Minister blames housing crisis on land use law

The Minister of State for Works and Housing, Mu’azu Jaji Sambo, has highlighted the need to review and reform the land use law to facilitate housing development in Nigeria.
The Minister made the remarks yesterday in Abuja during his visit to the Federal Housing Authority (FHA).
He said the law is a big challenge for housing provision because under it all land is administered by state governments. He noted that the federal agency wanted to develop homes for low- and middle-income people, but did not have land.
“That means we’re at the mercy of different state governments for us to get land, because you can’t build a house on water, houses are built on land. And that land has to have titles. We also know that there are other things that are associated with these titles from the beginning to the end of these processes.
“That’s why I was saying there is a need for us to review the land use law and simplify it. The law does not help housing construction.
“We can have reforms, there are various reforms we have tried in other jurisdictions and it has worked successfully. Easy access to land will lead to easy access and provision of houses,” Sambo said.
He noted that the FHA was created to deal with a particular segment of society, adding that President Buhari’s nine-point priority areas included social inclusion.
According to him, social inclusion means the empowerment of the poor. He said that anyone who does not know where to sleep has an incomplete life.

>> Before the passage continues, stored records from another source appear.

This design comes from an exercise in tuning for small area on the open sky130 flow, not from production work.
Only simulation tests tie the RTL to the original design; equivalence was not proved.

rev 12:
// prbs_link_top
module prbs_link_top #(
   parameter int WORD_W     = prbs_link_pkg::DEF_WORD_W,
   parameter int NUM_LANES  = prbs_link_pkg::DEF_NUM_LANES,
   parameter int LOCK_WORDS = prbs_link_pkg::DEF_LOCK_WORDS
) (
   input  logic                                       clk_i,
   input  logic                                       rst_i,
   input  logic [NUM_LANES-1:0][WORD_W-1:0]           rx_words_i,
   input  logic [prbs_link_pkg::sel_w(NUM_LANES)-1:0] chan_sel_i,
   input  logic [prbs_link_pkg::INIT_W-1:0]           err_init_i,
   output logic [WORD_W-1:0]                          tx_word_o,
   output logic [prbs_link_pkg::TOT_W-1:0]            status_o,
   output logic                                       err_flag_o,
   output logic [NUM_LANES-1:0]                       aligned_o
);
export LEC_CHECK = 0
export CAP_MARGIN = 20
export CORE_MARGIN = 2
export CORE_UTILIZATION = 40
export SLEW_MARGIN = 20
export SYNTH_HIERARCHICAL = 1
create_clock -name core_clock -period 12.0 [get_ports {clk_i}]
standard.sh (not shown) runs the stock make flow with config.mk's settings and CLKGATE_MAP_FILE= SYNTH_SCRIPT=/design/flow/synth_recipe.tcl, a recipe that flattens the netlist after the stock synthesis.
==> flow/flow/run.sh <==
#!/bin/bash
set -o pipefail
cp standard.sh standard.sh.txt
export BUFFER_PORTS_ARGS="-buffer_cell sky130_fd_sc_hd__buf_1"
bash standard.sh > standard.log 2>&1
Rev 12 finished end to end and its layout was clean on timing, DRC and antenna.
Inputs modified between rev 12 and rev 13:
==> flow/run.sh (new file) <==
#!/bin/bash
# synth_recipe.tcl (not shown) runs the flow's synth.tcl, then flattens the netlist and writes it again
# the make line also repeats each setting of config.mk as NAME=value (left out here)
make -C /OpenROAD-flow-scripts/flow DESIGN_CONFIG=/design/flow/config.mk WORK_HOME=/design/flow/orfs CLKGATE_MAP_FILE= SYNTH_SCRIPT=/design/flow/synth_recipe.tcl finish
removed: flow/flow/run.sh
removed: flow/standard.sh
--- outcome ---
After detailed routing, rev 12 needs less wire than rev 13. On transition time of the tightest slew-check pin: rev 13 sits below rev 12. Taking rev 12 as the reference, in rev 13 post-route standard cell area excluding fillers saw an increase; net count of the finished layout moved up; count of clock-buffer cells in the layout now smaller; HPWL after detailed placement +6.5%. Compared with rev 12, rev 13 degrades setup slack. Sort rev 13 and rev 12 by total global-route track usage desc -> top: rev 13.

* * *

Setup of v4:
Another version of the RTL of prbs_link_top (not shown whole).
For scale: ~2800 cells after synthesis.
Settings: LEC_CHECK=0, CAP_MARGIN=10, CORE_MARGIN=2, CORE_UTILIZATION=60, GPL_TIMING_DRIVEN=0, SLEW_MARGIN=10, SYNTH_HIERARCHICAL=1; clock period 12.0 ns.
==> flow/flow/run.sh <==
#!/bin/bash
set -o pipefail
export BUFFER_PORTS_ARGS="-buffer_cell sky130_fd_sc_hd__buf_1"
export CTS_ARGS="-sink_clustering_enable -repair_clock_nets -dont_use_dummy_load -buf_list sky130_fd_sc_hd__clkbuf_8 -sink_clustering_size 16 -sink_clustering_max_diameter 50"
bash standard.sh > standard.log 2>&1
v4: full flow OK, the timing, DRC and antenna checks passed
## Diff of input files: v30 against v4
# v4
export LEC_CHECK = 0
export CAP_MARGIN = 10
export CORE_MARGIN = 2
export CORE_UTILIZATION = 60
export GPL_TIMING_DRIVEN = 0
export SLEW_MARGIN = 10
export SYNTH_HIERARCHICAL = 1
create_clock -name core_clock -period 12.0 [get_ports {clk_i}]
# v30
export LEC_CHECK = 0
export CAP_MARGIN = 10
export CORE_MARGIN = 2
export CORE_UTILIZATION = 60
export SLEW_MARGIN = 10
export SYNTH_HIERARCHICAL = 1
create_clock -name core_clock -period 12.0 [get_ports {clk_i}]
### Flow results
- Looking at endpoint of the most critical setup path, the g_lane[3].u_chk.tot_q[6] result is from v30; the g_lane[1].u_chk.tot_q[0] one comes from v4.
- For met2 wirelength from detailed routing, v30 and v4 come out practically identical.
- Re global routing usage summed across all routing layers: v4 and v30 aren't equal, and the lower value belongs to v4.
- [compare] base=v4 new=v30: area of the multi-input gates flat.
--- input diff v30..v50 ---
# v30
export LEC_CHECK = 0
export CAP_MARGIN = 10
export CORE_MARGIN = 2
export CORE_UTILIZATION = 60
export SLEW_MARGIN = 10
export SYNTH_HIERARCHICAL = 1
create_clock -name core_clock -period 12.0 [get_ports {clk_i}]
# v50
export LEC_CHECK = 0
export CAP_MARGIN = 10
export CORE_MARGIN = 2
export CORE_UTILIZATION = 75
export GPL_TIMING_DRIVEN = 0
export SLEW_MARGIN = 10
export SYNTH_HIERARCHICAL = 1
create_clock -name core_clock -period 12.0 [get_ports {clk_i}]
[summary]
- Looking at data-path buffer share of cell area in the final layout, v50 sits 0.15 points lower than v30 does.
- Half-perimeter wire length after placement down about 1.5% in v50 wrt v30
- Delta (v50 minus v30): clock tree buffer count of the final layout down 6.7%, timing-limited maximum frequency has decreased.
- Summary of v50 over v30: via total after detailed routing picked up an extra about 4%; met2 wirelength from detailed routing higher; sequential cell area was more or less identical.
- v50 against v30: worst hold path cell count stayed essentially flat; total die area -20%; number of design-rule violations left by the first detailed-router iteration increased by 61% relative to the old numbers.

He said the president had made it clear that infrastructure was his number one priority.
He said infrastructure includes housing infrastructure and that there is no better organization to drive housing infrastructure than the Federal Housing Authority, whose history dates back to 1973.
In his welcome address, FHA Director General Senator Gbenga Ashafa said that when the current leadership took over in 2020, the authority was in limbo with its ability to fulfill its mandate at rock bottom, but now the narrative has changed. for the best.
Ashafa said management had, within a year of taking office, put in place a staff welfare program that provides a good working environment to ensure productivity. She has developed new partnerships with key industry players for an alternate source of authority project funding and is currently implementing the new corporate structure that will make FHA competitive in the new world economic environment. .
He said, “There are key challenges that appear to be a serious impediment to achieving the ultimate goal of bringing the FHA to a position of peak performance.
“The authority establishment laws are outdated and do not correspond to the current realities of industry expectations, the need for their revision is eminently important.”